Door Aafke Kok - 31-01-2025 - Nieuws
Fibroblastcellen (rood) in de baarmoeder van een muis. Afbeelding: Omar Valdez/Erlebacher Lab
Onderzoek bij zwangere muizen suggereert dat epigenetische veranderingen het moment van bevallen beïnvloeden.
Amerikaanse biomedici hebben bij zwangere muizen een soort moleculaire aftelklok gevonden die bepaalt wanneer de bevalling plaatsvindt (Cell, 21 januari). Aan het begin van de zwangerschap zorgen hoge methylatieniveaus ervoor dat bepaalde genen inactief zijn. Gedurende de zwangerschap zakt dat methylatieniveau langzaam maar zeker. De genen die daardoor weer actief worden, zetten een cascade in gang die uiteindelijk de bevalling inleidt. Mogelijk leiden haperingen in dit mechanisme tot vroeggeboortes, speculeren de Amerikanen.
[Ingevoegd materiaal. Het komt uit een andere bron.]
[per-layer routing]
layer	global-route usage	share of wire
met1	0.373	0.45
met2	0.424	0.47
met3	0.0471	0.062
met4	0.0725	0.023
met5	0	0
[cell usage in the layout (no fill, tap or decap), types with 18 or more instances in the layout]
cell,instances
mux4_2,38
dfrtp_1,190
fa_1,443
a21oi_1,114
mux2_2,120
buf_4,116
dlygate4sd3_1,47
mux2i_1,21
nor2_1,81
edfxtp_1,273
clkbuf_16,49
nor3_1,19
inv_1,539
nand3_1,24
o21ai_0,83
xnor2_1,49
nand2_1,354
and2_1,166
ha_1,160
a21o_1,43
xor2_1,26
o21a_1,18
<file path="src/uart_alu_pkg.sv">
package uart_alu_pkg;

  //////////////////////////////
  // Widths and constants.
  //////////////////////////////

  localparam int TICKS_PER_BIT = 16;   // Oversampling factor.

  typedef logic [7:0] data_word_t;     // UART byte, operand or result.

  //////////////////////////////
  // ALU opcodes.
  //////////////////////////////

  typedef enum logic [7:0] {
    ADD = 8'h20,
    SUB = 8'h22,
    AND = 8'h24,
    OR  = 8'h25,
    XOR = 8'h26,
    NOR = 8'h27,
    SRA = 8'h03,                       // Arithmetic shift right.
    SRL = 8'h02                        // Logical shift right.
  } opcode_t;

  // Operand bundle, 24 bits.
  typedef struct packed {
    data_word_t a;                     // First byte received.
    data_word_t b;                     // Second byte.
    opcode_t    opcode;                // Third byte.
  } alu_operands_t;

  // Interface FSM.
  typedef enum logic [2:0] {
    WAIT_A,
    WAIT_B,
    WAIT_OP,
    START_TX,
    WAIT_TX
  } iface_state_t;

endpackage

</file>
<file path="src/baud_rate_generator.sv">
`timescale 1ns/100ps

module baud_rate_generator import uart_alu_pkg::*; #(
  parameter int FREC_CLOCK_HZ = 100000000,  // System clock.
  parameter int BAUD_RATE     = 9600        // Serial line rate.
) (
  input  logic i_clock,
  input  logic i_reset,
  output logic o_rate                       // One tick, 16 per bit.
);

  // Clocks per tick, rounded down.
  localparam int DIVISOR = FREC_CLOCK_HZ / (BAUD_RATE * TICKS_PER_BIT);
  localparam int CNT_W   = (DIVISOR > 1) ? $clog2(DIVISOR) : 1;
  localparam logic [CNT_W-1:0] RELOAD = CNT_W'(DIVISOR - 1);

  logic [CNT_W-1:0] count;                  // Down counter.

  // Free-running, wraps every DIVISOR clocks.
  always_ff @(posedge i_clock) begin
    if (i_reset) begin
      count  <= RELOAD;
      o_rate <= 1'b0;
    end else if (count == '0) begin
      count  <= RELOAD;                     // Wrap.
      o_rate <= 1'b1;                       // Tick on wrap.
    end else begin
      count  <= count - 1'b1;
      o_rate <= 1'b0;
    end
  end

endmodule

</file>
<file path="src/uart_rx.sv">
`timescale 1ns/100ps

module uart_rx import uart_alu_pkg::*; (
  input  logic       i_clock,
  input  logic       i_reset,
  input  logic       i_rate,       // Oversampling tick.
  input  logic       i_bit_rx,     // Serial line in.
  output logic       o_rx_done,    // One-cycle pulse per byte.
  output data_word_t o_data_out    // Held until next byte.
);

  typedef enum logic [1:0] {
    RX_IDLE,
    RX_START,
    RX_DATA,
    RX_STOP
  } rx_state_t;

  localparam int TICK_W = $clog2(TICKS_PER_BIT);
  localparam logic [TICK_W-1:0] MID_TICK  = TICK_W'(TICKS_PER_BIT / 2 - 1);
  localparam logic [TICK_W-1:0] LAST_TICK = TICK_W'(TICKS_PER_BIT - 1);

  rx_state_t         state;
  logic [TICK_W-1:0] tick_cnt;     // Ticks within a bit.
  logic [2:0]        bit_cnt;      // Data bit index.
  data_word_t        shreg;        // Incoming bits, LSB first.

  //////////////////////////////
  // Control.
  //////////////////////////////

  always_ff @(posedge i_clock) begin
    if (i_reset) begin
      state     <= RX_IDLE;
      tick_cnt  <= '0;
      bit_cnt   <= '0;
      o_rx_done <= 1'b0;
    end else begin
      o_rx_done <= 1'b0;                        // Pulse default.
      case (state)
        RX_IDLE: begin
          tick_cnt <= '0;
          if (!i_bit_rx) state <= RX_START;     // Falling edge seen.
        end
        RX_START: if (i_rate) begin
          if (tick_cnt == MID_TICK) begin
            tick_cnt <= '0;
            bit_cnt  <= '0;
            // Still low at mid-bit, a real start.
            state    <= i_bit_rx ? RX_IDLE : RX_DATA;
          end else begin
            tick_cnt <= tick_cnt + 1'b1;
          end
        end
        RX_DATA: if (i_rate) begin
          if (tick_cnt == LAST_TICK) begin
            tick_cnt <= '0;
            bit_cnt  <= bit_cnt + 1'b1;
            if (bit_cnt == 3'd7) state <= RX_STOP;  // Last data bit.
          end else begin
            tick_cnt <= tick_cnt + 1'b1;
          end
        end
        RX_STOP: if (i_rate) begin
          if (tick_cnt == LAST_TICK) begin      // Middle of stop bit.
            o_rx_done <= 1'b1;
            state     <= RX_IDLE;
          end else begin
            tick_cnt <= tick_cnt + 1'b1;
          end
        end
        default: state <= RX_IDLE;
      endcase
    end
  end

  //////////////////////////////
  // Data path.
  //////////////////////////////

  always_ff @(posedge i_clock) begin
    if (state == RX_DATA && i_rate && tick_cnt == LAST_TICK)
      shreg <= {i_bit_rx, shreg[7:1]};           // Sample at mid-bit.
    if (state == RX_STOP && i_rate && tick_cnt == LAST_TICK)
      o_data_out <= shreg;                       // Publish byte.
  end

endmodule

</file>
<file path="src/uart_tx.sv">
`timescale 1ns/100ps

module uart_tx import uart_alu_pkg::*; #(
  parameter int STOP_BITS = 2              // 1 or 2.
) (
  input  logic       i_clock,
  input  logic       i_reset,
  input  logic       i_rate,               // Oversampling tick.
  input  logic       i_tx_start,           // Only while idle.
  input  data_word_t i_data_in,
  output logic       o_bit_tx,             // Serial line out.
  output logic       o_tx_done             // End of last stop bit.
);

  typedef enum logic [2:0] {
    TX_IDLE,
    TX_SYNC,                               // Wait for first tick.
    TX_START,
    TX_DATA,
    TX_STOP
  } tx_state_t;

  localparam int TICK_W = $clog2(TICKS_PER_BIT);
  localparam logic [TICK_W-1:0] LAST_TICK = TICK_W'(TICKS_PER_BIT - 1);
  localparam logic [2:0]        LAST_STOP = 3'(STOP_BITS - 1);

  tx_state_t         state;
  logic [TICK_W-1:0] tick_cnt;
  logic [2:0]        bit_cnt;              // Data bit, then stop bit index.
  data_word_t        shreg;                // Bits left to send.

  always_ff @(posedge i_clock) begin
    if (i_reset) begin
      state     <= TX_IDLE;
      tick_cnt  <= '0;
      bit_cnt   <= '0;
      o_bit_tx  <= 1'b1;                   // Line idles high.
      o_tx_done <= 1'b0;
    end else begin
      o_tx_done <= 1'b0;
      case (state)
        TX_IDLE: if (i_tx_start) state <= TX_SYNC;
        TX_SYNC: if (i_rate) begin
          o_bit_tx <= 1'b0;                // Start bit.
          tick_cnt <= '0;
          state    <= TX_START;
        end
        TX_START, TX_DATA, TX_STOP: if (i_rate) begin
          tick_cnt <= tick_cnt + 1'b1;     // Wraps after 16 ticks.
          if (tick_cnt == LAST_TICK) begin
            bit_cnt <= bit_cnt + 1'b1;
            if (state == TX_START) begin
              o_bit_tx <= shreg[0];
              bit_cnt  <= '0;
              state    <= TX_DATA;
            end else if (state == TX_DATA) begin
              o_bit_tx <= (bit_cnt == 3'd7) ? 1'b1 : shreg[1];
              if (bit_cnt == 3'd7) begin
                bit_cnt <= '0;
                state   <= TX_STOP;
              end
            end else if (bit_cnt == LAST_STOP) begin
              o_tx_done <= 1'b1;           // Frame complete.
              state     <= TX_IDLE;
            end
          end
        end
        default: state <= TX_IDLE;
      endcase
    end
  end

  // Load on start, shift at each data bit boundary.
  always_ff @(posedge i_clock) begin
    if (state == TX_IDLE && i_tx_start)
      shreg <= i_data_in;
    else if (state == TX_DATA && i_rate && tick_cnt == LAST_TICK)
      shreg <= {1'b0, shreg[7:1]};
  end

endmodule

</file>
<file path="src/alu.sv">
`timescale 1ns/100ps

module alu import uart_alu_pkg::*; (
  input  alu_operands_t i_operands,   // A, B and opcode.
  output data_word_t    o_result
);

  data_word_t a;
  data_word_t b;
  logic [2:0] shamt;                  // Shift amount from B.

  assign a     = i_operands.a;
  assign b     = i_operands.b;
  assign shamt = i_operands.b[2:0];

  //////////////////////////////
  // Operation decode.
  //////////////////////////////

  always_comb begin
    case (i_operands.opcode)
      ADD:     o_result = a + b;                      // Wraps mod 256.
      SUB:     o_result = a - b;
      AND:     o_result = a & b;
      OR:      o_result = a | b;
      XOR:     o_result = a ^ b;
      NOR:     o_result = ~(a | b);
      SRA:     o_result = data_word_t'($signed(a) >>> shamt);  // Sign fill.
      SRL:     o_result = a >> shamt;                 // Zero fill.
      default: o_result = 8'h00;                      // Unknown opcode.
    endcase
  end

endmodule

</file>
<file path="src/interface_circuit.sv">
`timescale 1ns/100ps

module interface_circuit import uart_alu_pkg::*; (
  input  logic          i_clock,
  input  logic          i_reset,
  input  logic          i_rx_done,     // Byte received.
  input  logic          i_tx_done,     // Reply sent.
  input  data_word_t    i_data_rx,
  input  data_word_t    i_result,      // From ALU.
  output alu_operands_t o_operands,    // To ALU.
  output logic          o_tx_start,
  output data_word_t    o_data_tx
);

  iface_state_t state;

  //////////////////////////////
  // Byte collection FSM.
  //////////////////////////////

  always_ff @(posedge i_clock) begin
    if (i_reset) begin
      state      <= WAIT_A;
      o_operands <= '0;
    end else begin
      case (state)
        WAIT_A: if (i_rx_done) begin
          o_operands.a <= i_data_rx;   // First operand.
          state        <= WAIT_B;
        end
        WAIT_B: if (i_rx_done) begin
          o_operands.b <= i_data_rx;
          state        <= WAIT_OP;
        end
        WAIT_OP: if (i_rx_done) begin
          o_operands.opcode <= opcode_t'(i_data_rx);
          state             <= START_TX;
        end
        START_TX: state <= WAIT_TX;    // Single start cycle.
        WAIT_TX: begin
          // Bytes arriving here are dropped.
          if (i_tx_done) state <= WAIT_A;
        end
        default: state <= WAIT_A;
      endcase
    end
  end

  //////////////////////////////
  // Transmit launch.
  //////////////////////////////

  // Start pulse decoded from the state register, one cycle after the opcode.
  assign o_tx_start = (state == START_TX);

  // Result of the registered operand bundle, latched by the transmitter.
  assign o_data_tx = i_result;

endmodule

</file>
<file path="src/top_arquitectura.sv">
`timescale 1ns/100ps

module top_arquitectura import uart_alu_pkg::*; #(
  parameter int FREC_CLOCK_HZ = 100000000,
  parameter int BAUD_RATE     = 9600,
  parameter int STOP_BITS     = 2
) (
  input  logic i_clock,
  input  logic i_reset,
  input  logic i_uart_rx,      // From host.
  output logic o_uart_tx       // To host.
);

  logic          wire_rate;     // Shared tick.
  logic          wire_rx_done;
  logic          wire_tx_done;
  logic          wire_tx_start;
  data_word_t    wire_data_rx;
  data_word_t    wire_data_tx;
  data_word_t    wire_result;
  alu_operands_t wire_operands;

  baud_rate_generator #(
    .FREC_CLOCK_HZ (FREC_CLOCK_HZ),
    .BAUD_RATE     (BAUD_RATE)
  ) u_baud_rate_generator (
    .i_clock (i_clock),
    .i_reset (i_reset),
    .o_rate  (wire_rate)
  );

  uart_rx u_uart_rx (
    .i_clock    (i_clock),
    .i_reset    (i_reset),
    .i_rate     (wire_rate),
    .i_bit_rx   (i_uart_rx),
    .o_rx_done  (wire_rx_done),
    .o_data_out (wire_data_rx)
  );

  uart_tx #(
    .STOP_BITS (STOP_BITS)
  ) u_uart_tx (
    .i_clock    (i_clock),
    .i_reset    (i_reset),
    .i_rate     (wire_rate),
    .i_tx_start (wire_tx_start),
    .i_data_in  (wire_data_tx),
    .o_bit_tx   (o_uart_tx),
    .o_tx_done  (wire_tx_done)
  );

  interface_circuit u_interface_circuit (
    .i_clock    (i_clock),
    .i_reset    (i_reset),
    .i_rx_done  (wire_rx_done),
    .i_tx_done  (wire_tx_done),
    .i_data_rx  (wire_data_rx),
    .i_result   (wire_result),
    .o_operands (wire_operands),
    .o_tx_start (wire_tx_start),
    .o_data_tx  (wire_data_tx)
  );

  alu u_alu (
    .i_operands (wire_operands),
    .o_result   (wire_result)
  );

endmodule

</file>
Vlak na de bevruchting zien de onderzoekers een piek in het aantal methylgroepen bij sommige histonen in baarmoedercellen. De genen in de buurt van deze histonen zijn daardoor minder goed af te lezen en blijven dus inactief. Deze epigenetische verandering vindt om precies te zijn plaats in fibroblasten; bindweefselcellen. Welk mechanisme erachter zit is de Amerikanen een raadsel, maar ze stellen wel vast dat de methylatie vervolgens langzaam afneemt. Uiteindelijk daalt de methylatie zo ver dat de voorheen inactieve genen weer hun werk kunnen doen. Dat zet vermoedelijk een cascade in gang die ertoe leidt dat epitheelcellen in de baarmoeder het hormoonachtige stofje prostaglandine F2 α produceren. Dat geeft het startsignaal voor de bevalling.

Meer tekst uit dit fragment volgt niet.